Covid-19 was a clear and present danger, spreading around the world, filling up hospitals and mortuaries, confining people to their homes. New Zealand's first case had been reported at the end of February.
The goal was straightforward and easily accepted by the public - to get rid of all coronavirus infections here and live within the protective bubble of closed borders - and it was achieved. People could see the numbers dropping and then flatlining at zero.
By the time Delta brought to life the predictable nightmare scenario of an outbreak in the country's largest city while vaccination rates were low, the situation had changed.
New Zealand had been through smaller outbreaks in August and September last year, in February this year and there had been a Delta close shave in June at Wellington. In between there had been long periods of what passed for normal life in a pandemic.
When Delta struck in mid-August there was both fatigue and complacency about Covid-19 after a drawn-out vaccination rollout that was a long way from being concluded; a fragile transtasman travel bubble and MIQ system; an economy that appeared to have weathered the storm; and a coronavirus impact that was minor by international standards.

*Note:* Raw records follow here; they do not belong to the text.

==> src/include/pec_link_if.sv <==
// Byte-level link between host end and device end.
// Assumes one shared sys_clk.
`timescale 1ns/1ps
interface pec_link_if;
    logic dn_valid;
    logic [7:0] dn_data;
    logic dn_alive;
    logic dn_last;
    logic dn_char_err;
    logic up_valid;
    logic up_ready;
    logic [7:0] up_data;
    logic up_last;

    modport device
    (
        input dn_valid, dn_data, dn_alive, dn_last, dn_char_err, up_ready,
        output up_valid, up_data, up_last
    );

    modport host
    (
        output dn_valid, dn_data, dn_alive, dn_last, dn_char_err, up_ready,
        input up_valid, up_data, up_last
    );
endinterface

==> src/rtl/pec_device_end.sv <==
// Device end: packet check, alerts, read response.
// Assumes in-order bytes and one clock.
`timescale 1ns/1ps

////////////////////////////////////////////////////////////////////////////
// Response byte FIFO
module resp_fifo #(
    parameter int WIDTH = 9,
    parameter int DEPTH = 16
)
(
    input wire logic sys_clk,
    input wire logic reset_n,
    input wire logic in_valid,
    output logic in_ready,
    input wire logic [WIDTH-1:0] in_data,
    output logic out_valid,
    input wire logic out_ready,
    output logic [WIDTH-1:0] out_data
);
    localparam int AW = $clog2(DEPTH);

    logic [WIDTH-1:0] mem_ff [DEPTH];
    logic [AW-1:0] wr_ptr_ff;
    logic [AW-1:0] rd_ptr_ff;
    logic [AW:0] count_ff;
    logic push;
    logic pop;

    assign in_ready = (count_ff != (AW+1)'(DEPTH));
    assign out_valid = (count_ff != '0);
    assign out_data = mem_ff[rd_ptr_ff];
    assign push = in_valid && in_ready;
    assign pop = out_valid && out_ready;

    always_ff @(posedge sys_clk)
    begin
        if (push)
        begin
            mem_ff[wr_ptr_ff] <= in_data;
        end
    end

    always_ff @(posedge sys_clk or negedge reset_n)
    begin
        if (!reset_n)
        begin
            wr_ptr_ff <= '0;
            rd_ptr_ff <= '0;
            count_ff <= '0;
        end
        else
        begin
            if (push)
            begin
                wr_ptr_ff <= (wr_ptr_ff == AW'(DEPTH - 1)) ? '0 : wr_ptr_ff + 1'b1;
            end
            if (pop)
            begin
                rd_ptr_ff <= (rd_ptr_ff == AW'(DEPTH - 1)) ? '0 : rd_ptr_ff + 1'b1;
            end
            count_ff <= count_ff + (AW+1)'(push) - (AW+1)'(pop);
        end
    end
endmodule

Fear of Delta, the far more transmissible variant of the original virus, drove demand for the vaccine up for a while, but that dropped away as level 4 did the job of subduing clusters.
This time there were far fewer neighbourly gestures of goodwill such as care bears and colourful messages scrawled in chalk, and more assessments made based on whether masks were being worn or not.

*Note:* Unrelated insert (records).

**src/rtl/ssl_pkg.sv**
```systemverilog
// Shared constants for the status line control block.
// Assumes a single 200 MHz clock and a plain register port.
package ssl_pkg;

  // ----------------------------------------------------------------
  // Timing
  // ----------------------------------------------------------------
  localparam int CLK_HZ         = 200_000_000;
  localparam int TICK_US        = 1000;
  localparam int TICK_CYCLES    = (CLK_HZ / 1_000_000) * TICK_US;
  localparam int TMR_W          = 16;
  localparam int ACK_HOLD_MS    = 100;
  localparam int SENDER_WAKE_MS = 12;
  localparam int BOTH_WAKE_MS   = 1;
  localparam int HOLD_RST_MS    = 25;
  localparam int FACTORY_MS     = 10000;
  localparam int SLOW_HALF_MS   = 500;
  localparam int FAST_HALF_MS   = 100;
  localparam int PAIRED_SHOW_MS = 2000;

  // ----------------------------------------------------------------
  // Register map
  // ----------------------------------------------------------------
  localparam int ADDR_W = 4;
  localparam logic [ADDR_W-1:0] OFF_LINES    = 4'h0;
  localparam logic [ADDR_W-1:0] OFF_HOLD     = 4'h4;
  localparam logic [ADDR_W-1:0] OFF_INT_STAT = 4'h8;
  localparam logic [ADDR_W-1:0] OFF_INT_MASK = 4'hC;
  localparam int LINES_OUT_LSB = 0;
  localparam int LINES_IN_LSB  = 8;
  localparam int LINES_DIR_LSB = 16;
  localparam int LINES_RUN_BIT = 18;
  localparam logic [7:0] HOLD_RST = 8'(HOLD_RST_MS);

  // Interrupt bits
  localparam int INT_W        = 5;
  localparam int INT_TX_START = 0;
  localparam int INT_RX_CMD   = 1;
  localparam int INT_ACK_RX   = 2;
  localparam int INT_PAIRED   = 3;
  localparam int INT_FACTORY  = 4;

  // Lamp modes
  typedef enum logic [2:0] {
    SSL_OFF,
    SSL_IDLE,
    SSL_SEARCH,
    SSL_PAIRED,
    SSL_TX,
    SSL_RX
  } ssl_mode_e;

endpackage

```
**src/rtl/ssl_timer_if.sv**
```systemverilog
// Control group of one retriggerable millisecond timer.
// Assumes the owner supplies a one-cycle millisecond tick.
`timescale 1ns/100ps
interface ssl_timer_if #(parameter int W = 16);
  logic         tick;
  logic         clear;
  logic         restart;
  logic [W-1:0] load;
  logic         busy;
  modport ctrl (output tick, output clear, output restart, output load, input busy);
  modport tmr  (input tick, input clear, input restart, input load, output busy);
endinterface

```
**src/rtl/ssl_status_lines.sv**
```systemverilog
// Pin-level control of the eight remote lines, pairing, acknowledge and lamp.
// Assumes the radio link logic sits on ref_clk and exchanges one-cycle pulses.
//
// Functional notes
// - Low direction pin selects lines 0-3 output/input
// - High direction pin selects lines 4-7 output/input
// - Latch select high: commands toggle outputs
// - Latch select low: outputs follow received signal
// - Soft reset pin low resets module; hold, interrupt mask and status registers keep their values here
// - Power-down pin low stops all function; register port and irq stay live here
// - Acknowledge output high on received acknowledgement
// - Pair pin starts pairing; long hold restores defaults
// - Lamp flashes, duration shows current state
// - Send acknowledgement only if enable pin high
// - Sender-only start transmit within 12 ms
// - Sender/receiver start transmit within 1 ms
// - Acknowledge output 100 ms, retriggered
// - Received line high drives same output high
`timescale 1ns/100ps
module ssl_status_lines #(
  parameter int TICK_CYCLES = ssl_pkg::TICK_CYCLES,
  parameter int FACTORY_MS  = ssl_pkg::FACTORY_MS
) (
  // Clock and reset
  input  wire logic        ref_clk,
  input  wire logic        reset,
  // Configuration pins
  input  wire logic        low_group_direction_sel,
  input  wire logic        high_group_direction_sel,
  input  wire logic        latch_sel,
  input  wire logic        ack_en,
  input  wire logic        pair_in,
  input  wire logic        soft_reset_n,
  input  wire logic        power_down_n,
  // Remote lines
  input  wire logic [7:0]  remote_lines_in,
  output logic      [7:0]  remote_lines_out,
  output logic      [7:0]  remote_lines_oe,
  // Indicators
  output logic             ack_out,
  output logic             activity_lamp,
  // Link, transmit side
  output logic             tx_start,
  output logic             tx_active,
  output logic      [7:0]  tx_lines,
  // Link, receive side
  input  wire logic        rx_cmd_valid,
  input  wire logic [7:0]  rx_cmd_lines,
  input  wire logic        rx_ack,
  output logic             ack_send,
  // Link, pairing
  output logic             pair_req,
  input  wire logic        pair_done,
  output logic             factory_req,
  // Register port
  input  wire logic [3:0]  reg_addr,
  input  wire logic [31:0] reg_wdata,
  input  wire logic        reg_wr,
  input  wire logic        reg_rd,
  output logic      [31:0] reg_rdata,
  // Interrupt
  output logic             irq
);

  // ----------------------------------------------------------------
  // Elaboration checks
  // ----------------------------------------------------------------
  if (TICK_CYCLES < 2) begin : g_bad_tick
    $error("TICK_CYCLES must be at least 2");
  end
  if (FACTORY_MS < 1 || FACTORY_MS > 65535) begin : g_bad_factory
    $error("FACTORY_MS out of range");
  end

  localparam int TICK_W = $clog2(TICK_CYCLES);
  localparam logic [TICK_W-1:0] TICK_LAST = TICK_W'(TICK_CYCLES - 1);
  localparam logic [15:0] FACTORY_LAST = 16'(FACTORY_MS);

  function automatic logic [7:0] group_mask(input logic lo, input logic hi);
    group_mask = {{4{hi}}, {4{lo}}};
  endfunction

  // ----------------------------------------------------------------
  // Synchronisers
  // ----------------------------------------------------------------
  logic [14:0] pins_s;
  logic [7:0]  lines_s;
  logic        dir_lo_s, dir_hi_s, latch_s, ack_en_s, pair_s, soft_n_s, pd_n_s;

  ssl_sync #(.WIDTH(15)) u_sync (
    .ref_clk  (ref_clk),
    .reset    (reset),
    .async_in ({power_down_n, soft_reset_n, pair_in, ack_en, latch_sel,
                high_group_direction_sel, low_group_direction_sel, remote_lines_in}),
    .sync_out (pins_s)
  );

  assign {pd_n_s, soft_n_s, pair_s, ack_en_s, latch_s, dir_hi_s, dir_lo_s, lines_s} = pins_s;

  // Powered and out of soft reset; the pull-up on soft reset is the pad's job
  logic run;
  assign run = pd_n_s & soft_n_s;

  // ----------------------------------------------------------------
  // Millisecond tick
  // ----------------------------------------------------------------
  logic [TICK_W-1:0] tick_cnt_reg;
  logic              tick_reg;

  always_ff @(posedge ref_clk or posedge reset) begin
    if (reset) begin
      tick_cnt_reg <= '0;
      tick_reg     <= 1'b0;
    end else if (tick_cnt_reg == TICK_LAST) begin
      tick_cnt_reg <= '0;
      tick_reg     <= 1'b1;
    end else begin
      tick_cnt_reg <= tick_cnt_reg + 1'b1;
      tick_reg     <= 1'b0;
    end
  end

  // ----------------------------------------------------------------
  // Timers
  // ----------------------------------------------------------------
  logic [7:0] hold_reg;

  ssl_timer_if #(.W(ssl_pkg::TMR_W)) ack_t ();
  ssl_timer_if #(.W(ssl_pkg::TMR_W)) hold_t ();

  assign ack_t.tick     = tick_reg;
  assign ack_t.clear    = ~run;
  assign ack_t.restart  = run & rx_ack;
  assign ack_t.load     = 16'(ssl_pkg::ACK_HOLD_MS);
  assign hold_t.tick    = tick_reg;
  assign hold_t.clear   = ~run;
  assign hold_t.restart = run & rx_cmd_valid;
  assign hold_t.load    = {8'h00, hold_reg};

  ssl_ms_timer u_ack_tmr (
    .ref_clk (ref_clk),
    .reset   (reset),
    .t       (ack_t)
  );

  ssl_ms_timer u_hold_tmr (
    .ref_clk (ref_clk),
    .reset   (reset),
    .t       (hold_t)
  );

  // ----------------------------------------------------------------
  // Direction and transmit
  // ----------------------------------------------------------------
  logic [7:0] in_mask, out_mask, lines_in_m, prev_in_reg, rise;
  logic       pairing_reg;

  assign in_mask    = group_mask(dir_lo_s, dir_hi_s);
  assign out_mask   = ~in_mask;
  assign lines_in_m = lines_s & in_mask;
  assign rise       = lines_in_m & ~prev_in_reg;

  // Start is raised the cycle after the edge, well inside either wake limit
  always_ff @(posedge ref_clk or posedge reset) begin
    if (reset) begin
      prev_in_reg <= '0;
      tx_start    <= 1'b0;
      tx_active   <= 1'b0;
      tx_lines    <= '0;
    end else if (!run) begin
      prev_in_reg <= '0;
      tx_start    <= 1'b0;
      tx_active   <= 1'b0;
      tx_lines    <= '0;
    end else begin
      prev_in_reg <= lines_in_m;
      tx_start    <= (|rise) & ~pairing_reg;
      tx_active   <= (|lines_in_m) & ~pairing_reg;
      tx_lines    <= lines_in_m;
    end
  end

  // ----------------------------------------------------------------
  // Received commands to outputs
  // ----------------------------------------------------------------
  logic [7:0] rx_prev_reg, rx_cmd_m;
  assign rx_cmd_m = rx_cmd_lines & out_mask;

  always_ff @(posedge ref_clk or posedge reset) begin
    if (reset) begin
      remote_lines_out <= '0;
      rx_prev_reg      <= '0;
    end else if (!run) begin
      remote_lines_out <= '0;
      rx_prev_reg      <= '0;
    end else if (rx_cmd_valid) begin
      rx_prev_reg <= rx_cmd_m;
      if (latch_s) begin
        remote_lines_out <= (remote_lines_out ^ (rx_cmd_m & ~rx_prev_reg)) & out_mask;
      end else begin
        remote_lines_out <= rx_cmd_m;
      end
    end else if (!hold_t.busy) begin
      // Session lapsed: momentary lines drop, latched ones keep state
      rx_prev_reg <= '0;
      if (!latch_s) begin
        remote_lines_out <= '0;
      end else begin
        remote_lines_out <= remote_lines_out & out_mask;
      end
    end else begin
      remote_lines_out <= remote_lines_out & out_mask;
    end
  end

  always_ff @(posedge ref_clk or posedge reset) begin
    if (reset) begin
      remote_lines_oe <= '0;
    end else begin
      remote_lines_oe <= out_mask & {8{run}};
    end
  end

  // ----------------------------------------------------------------
  // Acknowledge
  // ----------------------------------------------------------------
  always_ff @(posedge ref_clk or posedge reset) begin
    if (reset) begin
      ack_send <= 1'b0;
      ack_out  <= 1'b0;
    end else begin
      ack_send <= run & rx_cmd_valid & ack_en_s;
      ack_out  <= run & ack_t.busy;
    end
  end

  // ----------------------------------------------------------------
  // Pairing and factory default
  // ----------------------------------------------------------------
  logic        pair_prev_reg;
  logic [15:0] pair_hold_reg;

  always_ff @(posedge ref_clk or posedge reset) begin
    if (reset) begin
      pair_prev_reg <= 1'b0;
      pair_req      <= 1'b0;
      pairing_reg   <= 1'b0;
    end else if (!run) begin
      pair_prev_reg <= 1'b0;
      pair_req      <= 1'b0;
      pairing_reg   <= 1'b0;
    end else begin
      pair_prev_reg <= pair_s;
      pair_req      <= pair_s & ~pair_prev_reg;
      if (pair_s & ~pair_prev_reg) begin
        pairing_reg <= 1'b1;
      end else if (pair_done) begin
        pairing_reg <= 1'b0;
      end
    end
  end

  // Holding the pair pin is the sequence; fires once per hold
  always_ff @(posedge ref_clk or posedge reset) begin
    if (reset) begin
      pair_hold_reg <= '0;
      factory_req   <= 1'b0;
    end else if (!run || !pair_s) begin
      pair_hold_reg <= '0;
      factory_req   <= 1'b0;
    end else begin
      factory_req <= 1'b0;
      if (tick_reg && pair_hold_reg != FACTORY_LAST) begin
        pair_hold_reg <= pair_hold_reg + 1'b1;
        factory_req   <= (pair_hold_reg == FACTORY_LAST - 16'h0001);
      end
    end
  end

  // ----------------------------------------------------------------
  // Activity lamp
  // ----------------------------------------------------------------
  ssl_pkg::ssl_mode_e mode_reg;
  logic [15:0]        flash_cnt_reg;
  logic [15:0]        shown_cnt_reg;
  logic               blink_reg;
  logic [15:0]        half_ms;

  always_ff @(posedge ref_clk or posedge reset) begin
    if (reset) begin
      mode_reg <= ssl_pkg::SSL_OFF;
    end else if (!run) begin
      mode_reg <= ssl_pkg::SSL_OFF;
    end else if (pair_done) begin
      // Done arrives while still searching, so it must outrank the search flag
      mode_reg <= ssl_pkg::SSL_PAIRED;
    end else if (pairing_reg) begin
      mode_reg <= ssl_pkg::SSL_SEARCH;
    end else if (mode_reg == ssl_pkg::SSL_PAIRED &&
                 shown_cnt_reg != 16'(ssl_pkg::PAIRED_SHOW_MS)) begin
      mode_reg <= ssl_pkg::SSL_PAIRED;
    end else if (tx_active) begin
      mode_reg <= ssl_pkg::SSL_TX;
    end else if (hold_t.busy) begin
      mode_reg <= ssl_pkg::SSL_RX;
    end else begin
      mode_reg <= ssl_pkg::SSL_IDLE;
    end
  end

  assign half_ms = (mode_reg == ssl_pkg::SSL_SEARCH) ? 16'(ssl_pkg::SLOW_HALF_MS)
                                                     : 16'(ssl_pkg::FAST_HALF_MS);

  always_ff @(posedge ref_clk or posedge reset) begin
    if (reset) begin
      flash_cnt_reg <= '0;
      shown_cnt_reg <= '0;
      blink_reg     <= 1'b0;
    end else if (pair_done || (mode_reg != ssl_pkg::SSL_SEARCH &&
                               mode_reg != ssl_pkg::SSL_PAIRED)) begin
      // Fresh window on pairing, else a long search would pin the paired display
      flash_cnt_reg <= '0;
      shown_cnt_reg <= '0;
      blink_reg     <= 1'b1;
    end else if (tick_reg) begin
      if (shown_cnt_reg != 16'hFFFF) begin
        shown_cnt_reg <= shown_cnt_reg + 1'b1;
      end
      if (flash_cnt_reg >= half_ms - 16'h0001) begin
        flash_cnt_reg <= '0;
        blink_reg     <= ~blink_reg;
      end else begin
        flash_cnt_reg <= flash_cnt_reg + 1'b1;
      end
    end
  end

  always_ff @(posedge ref_clk or posedge reset) begin
    if (reset) begin
      activity_lamp <= 1'b0;
    end else begin
      case (mode_reg)
        ssl_pkg::SSL_SEARCH,
        ssl_pkg::SSL_PAIRED: activity_lamp <= blink_reg;
        ssl_pkg::SSL_TX,
        ssl_pkg::SSL_RX:     activity_lamp <= 1'b1;
        default:             activity_lamp <= 1'b0;
      endcase
    end
  end

  // ----------------------------------------------------------------
  // Registers and interrupt
  // ----------------------------------------------------------------
  logic [ssl_pkg::INT_W-1:0] int_stat_reg, int_mask_reg, int_ev;
  logic                      wr_stat, wr_mask, wr_hold;

  assign int_ev = {factory_req, pair_done & run, rx_ack & run, rx_cmd_valid & run, tx_start};
  assign wr_stat = reg_wr && reg_addr == ssl_pkg::OFF_INT_STAT;
  assign wr_mask = reg_wr && reg_addr == ssl_pkg::OFF_INT_MASK;
  assign wr_hold = reg_wr && reg_addr == ssl_pkg::OFF_HOLD;

  // New events win over a write-one-to-clear in the same cycle
  always_ff @(posedge ref_clk or posedge reset) begin
    if (reset) begin
      int_stat_reg <= '0;
    end else begin
      int_stat_reg <= (int_stat_reg & ~({ssl_pkg::INT_W{wr_stat}} &
                       reg_wdata[ssl_pkg::INT_W-1:0])) | int_ev;
    end
  end

  always_ff @(posedge ref_clk or posedge reset) begin
    if (reset) begin
      int_mask_reg <= '0;
      hold_reg     <= ssl_pkg::HOLD_RST;
    end else begin
      if (wr_mask) begin
        int_mask_reg <= reg_wdata[ssl_pkg::INT_W-1:0];
      end
      // Zero would drop momentary outputs between packets
      if (wr_hold && reg_wdata[7:0] != 8'h00) begin
        hold_reg <= reg_wdata[7:0];
      end
    end
  end

  always_ff @(posedge ref_clk or posedge reset) begin
    if (reset) begin
      irq <= 1'b0;
    end else begin
      irq <= |(int_stat_reg & int_mask_reg);
    end
  end

  always_ff @(posedge ref_clk or posedge reset) begin
    if (reset) begin
      reg_rdata <= '0;
    end else if (reg_rd) begin
      case (reg_addr)
        ssl_pkg::OFF_LINES: begin
          reg_rdata <= '0;
          reg_rdata[ssl_pkg::LINES_OUT_LSB +: 8] <= remote_lines_out;
          reg_rdata[ssl_pkg::LINES_IN_LSB +: 8]  <= lines_in_m;
          reg_rdata[ssl_pkg::LINES_DIR_LSB +: 2] <= {dir_hi_s, dir_lo_s};
          reg_rdata[ssl_pkg::LINES_RUN_BIT]      <= run;
        end
        ssl_pkg::OFF_HOLD:     reg_rdata <= {24'h000000, hold_reg};
        ssl_pkg::OFF_INT_STAT: reg_rdata <= {27'h0000000, int_stat_reg};
        ssl_pkg::OFF_INT_MASK: reg_rdata <= {27'h0000000, int_mask_reg};
        default:               reg_rdata <= '0;
      endcase
    end else begin
      reg_rdata <= '0;
    end
  end

endmodule // ssl_status_lines

```
**src/rtl/ssl_sync.sv**
```systemverilog
// Two-flop synchroniser bank for pin inputs.
// Assumes inputs are asynchronous levels; resets to zero.
`timescale 1ns/100ps
module ssl_sync #(
  parameter int WIDTH = 1
) (
  // Clock and reset
  input  wire logic             ref_clk,
  input  wire logic             reset,
  // Levels
  input  wire logic [WIDTH-1:0] async_in,
  output logic      [WIDTH-1:0] sync_out
);

  logic [WIDTH-1:0] meta_reg;

  always_ff @(posedge ref_clk or posedge reset) begin
    if (reset) begin
      meta_reg <= '0;
      sync_out <= '0;
    end else begin
      meta_reg <= async_in;
      sync_out <= meta_reg;
    end
  end

endmodule // ssl_sync

```
**src/rtl/ssl_ms_timer.sv**
```systemverilog
// Retriggerable down-counter in millisecond ticks.
// Assumes restart and clear come from the same clock domain.
`timescale 1ns/100ps
module ssl_ms_timer (
  // Clock and reset
  input  wire logic ref_clk,
  input  wire logic reset,
  // Control group
  ssl_timer_if.tmr  t
);

  logic [$bits(t.load)-1:0] cnt_reg;

  // A restart wins over the tick but not over clear, so a new event re-arms the full interval
  always_ff @(posedge ref_clk or posedge reset) begin
    if (reset) begin
      cnt_reg <= '0;
    end else if (t.clear) begin
      cnt_reg <= '0;
    end else if (t.restart) begin
      cnt_reg <= t.load;
    end else if (t.tick && cnt_reg != '0) begin
      cnt_reg <= cnt_reg - 1'b1;
    end
  end

  assign t.busy = (cnt_reg != '0);

endmodule // ssl_ms_timer

```
**config.mk**
```make
export PLATFORM = sky130hd
export DESIGN_NAME = ssl_status_lines
export DESIGN_NICKNAME = d
export VERILOG_FILES = /design/src/rtl/ssl_pkg.sv /design/src/rtl/ssl_timer_if.sv /design/src/rtl/ssl_status_lines.sv /design/src/rtl/ssl_sync.sv /design/src/rtl/ssl_ms_timer.sv
export SDC_FILE = /design/constraint.sdc
export NUM_CORES = 1
export LEC_CHECK = 0
export BUFFER_PORTS_ARGS = -buffer_cell sky130_fd_sc_hd__clkbuf_2
export CAP_MARGIN = 20
export CORE_ASPECT_RATIO = 1.4
export CORE_MARGIN = 8
export CORE_UTILIZATION = 60
export DETAILED_ROUTE_END_ITERATION = 12
export PLACE_DENSITY = 0.83
export SYNTH_ARGS = -nofsm -noshare
export SYNTH_HDL_FRONTEND = slang
export SYNTH_SLANG_ARGS = --single-unit
```
**constraint.sdc**
```tcl
create_clock -name ref_clk -period 18.6 [get_ports ref_clk]
set_input_delay 3.72 -clock ref_clk [delete_from_list [all_inputs] [get_ports ref_clk]]
set_output_delay 3.72 -clock ref_clk [all_outputs]
set_load 0.02 [all_outputs]
```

And Delta, while snuffed out in some areas of the city, has not been extinguished in others. The decision to ease some restrictions, made under political and business pressure, may have played a part in daily cases creeping up.
Instead of a tidy turn towards reopening after the rollout was completed, which polls show the majority of Kiwis wanted, we are racing to stay ahead of the virus with vaccination.
No one who has closely followed what has happened overseas with Delta and vaccination rollouts would be surprised that elimination is now - at least in Auckland - more a suppression strategy combined with scrambling test-and-tracing to keep case numbers down.
Most countries attempting a gradual transition to reopening have employed a mixture of restrictions, vaccination incentives, mandates, testing and other health measures such as mask-wearing.
That is the more nuanced and less-controlled route New Zealand is on. Unlike other countries, we still have a good chance of achieving high levels of vaccination while keeping virus levels relatively low.
Yet for many Kiwis this has been an unsteadying shift akin to standing too close to a cliff edge. It is an ongoing drama series where the outcome is unknown and twists could occur.
The best way to influence the outcome for the better is encouraging people to get vaccinated, being Covid cautious, and following the lockdown rules.